In a review of Sailor Moon Cosmos, Darcy from CBR noted the difference in the portrayal of the Starlights, this time female in both Sailor Guardian and civilian forms, explaining that "by giving all three Sailor Starlights deeper voices, the characters' gender fluidity is more strongly conveyed and allows them to more convincingly pass for the male members of the boy band, Three Lights" while also praising the fact that "the Sailor Starlights' new voice actors do not aim to replicate the iconic performances" of the voice cast members of the original anime adaptation. Silverman from Anime News Network described the new transformation sequences of the Starlights in Cosmos as "very awkward".

===Censorship===
The Sailor Stars season of the original anime adaptation was not dubbed into English by DIC Entertainment and Cloverway Inc. Rodriguez-Garcia of The Michigan Daily explained that licensing issues were the main reason behind this event. However, other authors cite more reasons, the Starlights and their transformations being amongst them.
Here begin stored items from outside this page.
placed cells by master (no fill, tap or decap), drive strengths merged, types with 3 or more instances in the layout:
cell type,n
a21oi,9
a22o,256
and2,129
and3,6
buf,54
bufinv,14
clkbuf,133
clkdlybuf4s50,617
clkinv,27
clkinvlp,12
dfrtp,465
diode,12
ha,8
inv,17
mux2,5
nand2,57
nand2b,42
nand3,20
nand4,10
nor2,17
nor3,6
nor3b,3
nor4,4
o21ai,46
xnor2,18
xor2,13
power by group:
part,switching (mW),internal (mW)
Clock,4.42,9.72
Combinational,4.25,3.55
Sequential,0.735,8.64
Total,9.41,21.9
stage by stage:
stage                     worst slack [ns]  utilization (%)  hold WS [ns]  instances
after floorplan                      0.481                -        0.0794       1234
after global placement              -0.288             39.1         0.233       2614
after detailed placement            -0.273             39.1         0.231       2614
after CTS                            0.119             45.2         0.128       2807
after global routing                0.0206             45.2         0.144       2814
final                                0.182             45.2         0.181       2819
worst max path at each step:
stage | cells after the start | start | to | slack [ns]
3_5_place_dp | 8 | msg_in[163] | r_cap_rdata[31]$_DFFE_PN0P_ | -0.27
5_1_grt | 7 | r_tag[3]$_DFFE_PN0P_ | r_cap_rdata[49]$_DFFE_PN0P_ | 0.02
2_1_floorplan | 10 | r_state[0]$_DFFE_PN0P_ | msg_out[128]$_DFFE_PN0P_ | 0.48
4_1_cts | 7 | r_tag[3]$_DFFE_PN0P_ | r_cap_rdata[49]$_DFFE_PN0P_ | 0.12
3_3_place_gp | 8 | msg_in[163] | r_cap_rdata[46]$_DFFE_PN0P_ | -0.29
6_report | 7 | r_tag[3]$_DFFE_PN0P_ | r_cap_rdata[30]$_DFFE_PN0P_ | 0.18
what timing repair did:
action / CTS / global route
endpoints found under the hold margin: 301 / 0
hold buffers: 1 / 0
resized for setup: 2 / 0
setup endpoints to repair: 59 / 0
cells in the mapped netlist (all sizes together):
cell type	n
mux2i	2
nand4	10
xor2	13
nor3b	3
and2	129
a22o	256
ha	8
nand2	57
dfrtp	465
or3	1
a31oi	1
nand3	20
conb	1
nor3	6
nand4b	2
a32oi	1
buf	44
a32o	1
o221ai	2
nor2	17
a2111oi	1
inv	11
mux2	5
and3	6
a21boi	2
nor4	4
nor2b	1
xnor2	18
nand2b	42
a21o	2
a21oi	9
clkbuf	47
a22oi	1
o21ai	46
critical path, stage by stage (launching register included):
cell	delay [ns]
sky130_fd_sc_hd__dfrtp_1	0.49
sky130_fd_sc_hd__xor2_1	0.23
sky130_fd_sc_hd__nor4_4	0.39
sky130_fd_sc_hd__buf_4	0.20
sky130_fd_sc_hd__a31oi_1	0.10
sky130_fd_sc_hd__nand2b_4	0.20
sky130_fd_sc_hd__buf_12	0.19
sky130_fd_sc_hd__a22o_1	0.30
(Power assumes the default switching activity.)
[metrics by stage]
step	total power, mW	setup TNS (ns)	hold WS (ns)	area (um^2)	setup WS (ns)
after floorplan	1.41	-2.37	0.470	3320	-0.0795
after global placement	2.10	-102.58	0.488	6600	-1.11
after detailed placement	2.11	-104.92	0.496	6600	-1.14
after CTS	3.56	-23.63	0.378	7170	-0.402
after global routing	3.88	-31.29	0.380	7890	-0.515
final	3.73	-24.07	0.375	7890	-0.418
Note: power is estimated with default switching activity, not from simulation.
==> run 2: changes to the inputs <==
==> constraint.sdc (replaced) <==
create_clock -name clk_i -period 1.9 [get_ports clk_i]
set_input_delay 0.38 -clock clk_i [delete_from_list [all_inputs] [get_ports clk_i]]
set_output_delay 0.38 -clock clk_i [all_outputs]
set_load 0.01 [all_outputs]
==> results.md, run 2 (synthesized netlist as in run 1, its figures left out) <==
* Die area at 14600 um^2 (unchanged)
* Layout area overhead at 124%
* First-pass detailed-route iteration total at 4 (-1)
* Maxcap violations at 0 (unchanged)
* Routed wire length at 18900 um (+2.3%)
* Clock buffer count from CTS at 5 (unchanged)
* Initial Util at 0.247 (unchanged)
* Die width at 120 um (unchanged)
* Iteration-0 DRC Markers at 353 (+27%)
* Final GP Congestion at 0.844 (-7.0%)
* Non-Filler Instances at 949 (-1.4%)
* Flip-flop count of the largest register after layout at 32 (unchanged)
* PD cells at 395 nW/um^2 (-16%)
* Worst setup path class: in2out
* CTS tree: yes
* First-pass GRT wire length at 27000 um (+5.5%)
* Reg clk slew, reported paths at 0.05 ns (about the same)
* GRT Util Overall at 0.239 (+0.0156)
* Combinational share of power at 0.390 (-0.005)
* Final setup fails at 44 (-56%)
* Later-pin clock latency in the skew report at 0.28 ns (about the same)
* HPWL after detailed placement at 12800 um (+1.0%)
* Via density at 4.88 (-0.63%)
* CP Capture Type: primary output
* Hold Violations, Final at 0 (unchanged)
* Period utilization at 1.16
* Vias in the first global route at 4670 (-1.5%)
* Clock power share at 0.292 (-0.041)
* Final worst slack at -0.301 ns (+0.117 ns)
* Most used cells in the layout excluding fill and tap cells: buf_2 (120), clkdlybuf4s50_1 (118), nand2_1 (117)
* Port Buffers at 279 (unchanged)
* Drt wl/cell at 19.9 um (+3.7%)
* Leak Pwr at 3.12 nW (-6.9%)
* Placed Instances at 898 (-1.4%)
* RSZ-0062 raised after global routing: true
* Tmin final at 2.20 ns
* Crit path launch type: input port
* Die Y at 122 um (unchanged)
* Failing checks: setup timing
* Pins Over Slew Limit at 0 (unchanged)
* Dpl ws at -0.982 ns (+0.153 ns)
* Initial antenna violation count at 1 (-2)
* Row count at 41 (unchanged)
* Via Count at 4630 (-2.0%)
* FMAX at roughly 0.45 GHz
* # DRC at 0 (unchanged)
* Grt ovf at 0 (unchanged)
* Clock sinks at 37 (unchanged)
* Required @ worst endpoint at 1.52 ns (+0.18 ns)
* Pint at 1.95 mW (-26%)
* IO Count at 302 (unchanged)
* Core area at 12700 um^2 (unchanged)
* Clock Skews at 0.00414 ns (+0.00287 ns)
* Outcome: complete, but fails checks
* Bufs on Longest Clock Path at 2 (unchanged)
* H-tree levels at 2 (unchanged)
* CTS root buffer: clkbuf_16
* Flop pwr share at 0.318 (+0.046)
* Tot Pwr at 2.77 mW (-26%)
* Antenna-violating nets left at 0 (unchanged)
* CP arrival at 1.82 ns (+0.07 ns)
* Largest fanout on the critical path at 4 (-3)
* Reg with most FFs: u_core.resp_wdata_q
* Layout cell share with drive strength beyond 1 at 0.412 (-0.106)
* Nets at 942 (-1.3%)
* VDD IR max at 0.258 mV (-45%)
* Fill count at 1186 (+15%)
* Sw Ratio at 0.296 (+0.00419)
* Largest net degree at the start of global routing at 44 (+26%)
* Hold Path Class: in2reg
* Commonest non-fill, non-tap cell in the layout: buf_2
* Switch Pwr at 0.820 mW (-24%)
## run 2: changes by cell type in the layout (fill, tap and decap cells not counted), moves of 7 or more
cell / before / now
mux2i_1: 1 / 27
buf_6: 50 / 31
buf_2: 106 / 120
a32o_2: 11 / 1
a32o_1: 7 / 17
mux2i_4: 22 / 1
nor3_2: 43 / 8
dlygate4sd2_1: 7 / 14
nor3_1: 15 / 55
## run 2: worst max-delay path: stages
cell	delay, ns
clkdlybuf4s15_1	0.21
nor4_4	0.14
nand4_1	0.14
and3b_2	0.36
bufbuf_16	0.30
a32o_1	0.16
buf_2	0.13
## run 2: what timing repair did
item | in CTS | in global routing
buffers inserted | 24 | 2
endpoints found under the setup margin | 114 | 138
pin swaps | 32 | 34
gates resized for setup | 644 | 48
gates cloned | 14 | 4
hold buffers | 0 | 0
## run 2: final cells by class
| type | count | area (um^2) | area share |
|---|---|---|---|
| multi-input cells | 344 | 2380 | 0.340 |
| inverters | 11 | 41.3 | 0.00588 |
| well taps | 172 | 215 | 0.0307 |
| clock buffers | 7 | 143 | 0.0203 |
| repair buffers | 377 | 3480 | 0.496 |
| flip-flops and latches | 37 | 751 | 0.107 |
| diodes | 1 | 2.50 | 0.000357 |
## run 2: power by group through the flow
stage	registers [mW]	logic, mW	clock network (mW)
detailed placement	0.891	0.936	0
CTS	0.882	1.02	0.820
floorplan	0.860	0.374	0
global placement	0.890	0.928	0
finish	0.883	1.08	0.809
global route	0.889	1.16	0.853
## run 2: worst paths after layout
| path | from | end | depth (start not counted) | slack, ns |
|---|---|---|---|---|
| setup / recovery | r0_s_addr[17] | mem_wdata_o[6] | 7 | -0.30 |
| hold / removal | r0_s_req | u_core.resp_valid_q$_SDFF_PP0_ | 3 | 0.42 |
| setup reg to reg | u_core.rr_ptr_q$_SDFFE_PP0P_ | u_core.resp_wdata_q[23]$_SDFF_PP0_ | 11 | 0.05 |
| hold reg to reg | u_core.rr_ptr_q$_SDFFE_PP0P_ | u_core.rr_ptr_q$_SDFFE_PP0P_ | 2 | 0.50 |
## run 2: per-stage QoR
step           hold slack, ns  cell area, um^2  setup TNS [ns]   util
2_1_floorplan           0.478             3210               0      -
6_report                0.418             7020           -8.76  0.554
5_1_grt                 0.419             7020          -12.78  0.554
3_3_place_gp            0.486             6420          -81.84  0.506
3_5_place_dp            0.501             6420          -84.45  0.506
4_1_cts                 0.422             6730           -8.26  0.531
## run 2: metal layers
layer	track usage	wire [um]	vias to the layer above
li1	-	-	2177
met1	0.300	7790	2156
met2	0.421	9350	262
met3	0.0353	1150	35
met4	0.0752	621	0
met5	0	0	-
$ cat src/rtl/dice_game_pkg.sv
// rtl/dice_game_pkg.sv - shared states, dice constants and come-out classification for dice_game_multi
package dice_game_pkg;

  typedef enum logic [2:0] {
    ST_IDLE  = 3'd0,
    ST_ROLL1 = 3'd1,
    ST_POINT = 3'd2,
    ST_ROLLN = 3'd3,
    ST_WIN   = 3'd4,
    ST_LOSE  = 3'd5
  } state_t;

  typedef enum logic [1:0] {
    RES_WIN   = 2'd0,
    RES_LOSE  = 2'd1,
    RES_POINT = 2'd2,
    RES_BAD   = 2'd3
  } come_out_t;

  localparam logic [31:0] SUM_MIN   = 32'd2;
  localparam logic [31:0] SUM_MAX   = 32'd12;
  localparam logic [31:0] NATURAL_A = 32'd7;
  localparam logic [31:0] NATURAL_B = 32'd11;
  localparam logic [31:0] CRAPS_2   = 32'd2;
  localparam logic [31:0] CRAPS_3   = 32'd3;
  localparam logic [31:0] CRAPS_12  = 32'd12;
  localparam logic [31:0] SEVEN_OUT = 32'd7;

  function automatic logic sum_in_range(input logic [31:0] s);
    return (s >= SUM_MIN) && (s <= SUM_MAX);
  endfunction

  function automatic come_out_t come_out(input logic [31:0] s);
    if (!sum_in_range(s))
      return RES_BAD;
    if (s == NATURAL_A || s == NATURAL_B)
      return RES_WIN;
    if (s == CRAPS_2 || s == CRAPS_3 || s == CRAPS_12)
      return RES_LOSE;
    return RES_POINT;
  endfunction

endpackage

$ cat src/rtl/dice_score_bank.sv
// rtl/dice_score_bank.sv - per-player saturating win counters, packed with player 0 in the LSBs
module dice_score_bank #(
  parameter int NUM_PLAYERS = 2,
  parameter int SCORE_W     = 8,
  localparam int PW = (NUM_PLAYERS > 1) ? $clog2(NUM_PLAYERS) : 1
) (
  input  logic                           clk,
  input  logic                           rst,
  input  logic                           clear,
  input  logic                           inc,
  input  logic [PW-1:0]                  index,
  output logic [NUM_PLAYERS*SCORE_W-1:0] score
);

  for (genvar g = 0; g < NUM_PLAYERS; g++) begin : g_ctr
    logic [SCORE_W-1:0] ctr;

    always_ff @(posedge clk) begin
      if (rst || clear)
        ctr <= '0;
      else if (inc && (index == PW'(g)) && (ctr != '1))
        ctr <= ctr + SCORE_W'(1);
    end

    assign score[g*SCORE_W +: SCORE_W] = ctr;
  end

endmodule

$ cat src/rtl/dice_game_multi.sv
// rtl/dice_game_multi.sv - multi-player craps controller: roll handshake, point rules, roll limit, turn rotation
module dice_game_multi
  import dice_game_pkg::*;
#(
  parameter int SUM_W       = 4,
  parameter int NUM_PLAYERS = 2,
  parameter int SCORE_W     = 8,
  parameter int MAX_ROLLS   = 15,
  localparam int PW = (NUM_PLAYERS > 1) ? $clog2(NUM_PLAYERS) : 1
) (
  input  logic                           clk,
  input  logic                           rst,
  input  logic                           rb,
  input  logic                           new_game,
  input  logic [SUM_W-1:0]               sum,
  input  logic                           sum_valid,
  output logic                           roll,
  output logic                           win,
  output logic                           lose,
  output logic                           timeout,
  output logic                           bad_sum,
  output logic [SUM_W-1:0]               point,
  output logic [PW-1:0]                  player,
  output logic [NUM_PLAYERS*SCORE_W-1:0] score,
  output logic [2:0]                     state
);

  localparam int CW = (MAX_ROLLS > 0) ? $clog2(MAX_ROLLS + 1) : 1;

  state_t        st;
  logic          rb_q;
  logic [CW-1:0] roll_cnt;

  logic          rb_rise;
  logic [31:0]   sum_x;
  logic          sum_take;
  logic          in_range;
  logic          point_hit;
  logic          seven;
  logic [CW-1:0] cnt_next;
  logic          limit_hit;
  come_out_t     first_res;
  logic          score_inc;

  assign rb_rise   = rb & ~rb_q;
  assign sum_x     = 32'(sum);
  // roll is high exactly in ROLL1/ROLLN, so it doubles as the sample qualifier
  assign sum_take  = roll & sum_valid;
  assign in_range  = sum_in_range(sum_x);
  assign point_hit = (sum == point);
  assign seven     = (sum_x == SEVEN_OUT);
  assign cnt_next  = roll_cnt + CW'(1);
  assign limit_hit = (MAX_ROLLS != 0) && (cnt_next == CW'(MAX_ROLLS));
  assign first_res = come_out(sum_x);
  assign score_inc = !new_game && sum_take && in_range &&
                     (((st == ST_ROLL1) && (first_res == RES_WIN)) ||
                      ((st == ST_ROLLN) && point_hit));
  assign state     = st;

  always_ff @(posedge clk) begin
    if (rst) begin
      st       <= ST_IDLE;
      roll     <= 1'b0;
      win      <= 1'b0;
      lose     <= 1'b0;
      timeout  <= 1'b0;
      bad_sum  <= 1'b0;
      point    <= '0;
      player   <= '0;
      roll_cnt <= '0;
      rb_q     <= 1'b0;
    end else begin
      rb_q    <= rb;
      bad_sum <= 1'b0;
      if (new_game) begin
        st       <= ST_IDLE;
        roll     <= 1'b0;
        win      <= 1'b0;
        lose     <= 1'b0;
        timeout  <= 1'b0;
        point    <= '0;
        player   <= '0;
        roll_cnt <= '0;
      end else begin
        case (st)
          ST_IDLE: begin
            if (rb_rise) begin
              st   <= ST_ROLL1;
              roll <= 1'b1;
            end
          end
          ST_ROLL1: begin
            if (sum_take) begin
              case (first_res)
                RES_WIN: begin
                  st   <= ST_WIN;
                  roll <= 1'b0;
                  win  <= 1'b1;
                end
                RES_LOSE: begin
                  st   <= ST_LOSE;
                  roll <= 1'b0;
                  lose <= 1'b1;
                end
                RES_POINT: begin
                  st       <= ST_POINT;
                  roll     <= 1'b0;
                  point    <= sum;
                  roll_cnt <= '0;
                end
                default: bad_sum <= 1'b1;
              endcase
            end
          end
          ST_POINT: begin
            if (rb_rise) begin
              st   <= ST_ROLLN;
              roll <= 1'b1;
            end
          end
          ST_ROLLN: begin
            if (sum_take) begin
              if (!in_range) begin
                bad_sum <= 1'b1;
              end else if (point_hit) begin
                st   <= ST_WIN;
                roll <= 1'b0;
                win  <= 1'b1;
              end else if (seven) begin
                st   <= ST_LOSE;
                roll <= 1'b0;
                lose <= 1'b1;
              end else begin
                roll     <= 1'b0;
                roll_cnt <= cnt_next;
                if (limit_hit) begin
                  st      <= ST_LOSE;
                  lose    <= 1'b1;
                  timeout <= 1'b1;
                end else begin
                  st <= ST_POINT;
                end
              end
            end
          end
          ST_WIN, ST_LOSE: begin
            if (rb_rise) begin
              st      <= ST_ROLL1;
              roll    <= 1'b1;
              win     <= 1'b0;
              lose    <= 1'b0;
              timeout <= 1'b0;
              point   <= '0;
              player  <= (player == PW'(NUM_PLAYERS - 1)) ? '0 : player + PW'(1);
            end
          end
          default: begin
            st   <= ST_IDLE;
            roll <= 1'b0;
            win  <= 1'b0;
            lose <= 1'b0;
          end
        endcase
      end
    end
  end

  dice_score_bank #(
    .NUM_PLAYERS(NUM_PLAYERS),
    .SCORE_W    (SCORE_W)
  ) u_score_bank (
    .clk  (clk),
    .rst  (rst),
    .clear(new_game),
    .inc  (score_inc),
    .index(player),
    .score(score)
  );

endmodule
Jamilya Ramos-Chapman from Syndicated Magazine stated that, in previous seasons, efforts were made to censor the sexuality of Sailor Uranus, Sailor Neptune, and Fish Eye, to make these characters fit into heteronormative narratives. Yet, this was not possible with the storyline of Sailor Stars, so DiC and Cloverway decided not to air the season, because of "the introduction of the Sailor Starlights, three male pop idols who could magically transform into otherworldly female warriors." Caroline Madden from /Film explained that, while DiC and Cloverway were able to censor the true identities of characters such as Zoisite and Fish Eye by "casting cis women to voice these long-haired characters" and thus "let them pass as cisgender and heterosexual", it would have been impossible to avoid with the Starlights' non-conforming identity. According to an article in Bookmans, there was "no way to edit out the strong transgender/transexual themes that involve the three new characters, the Sailor Star Lights". The article also mentioned the complications derived from the relationship between Seiya and Usagi, and how "even after she discovers the truth later on, she is not phased by the fact that "Fighter" is female." Vargas and Younkin from CBR stated that one of the reasons behind the decision not to air the final season was because "it would have been almost impossible to censor the Sailor Starlights in the way that they had with previous queer characters in the series."

In the Italian dub, instead of changing sex, the team has six members, as the Three Lights summon their twin sisters instead of transforming, as the original depiction was very controversial in Italy. Jones considered this decision "completely ridiculous and only draws attention to the inherent queerness hiding in the series."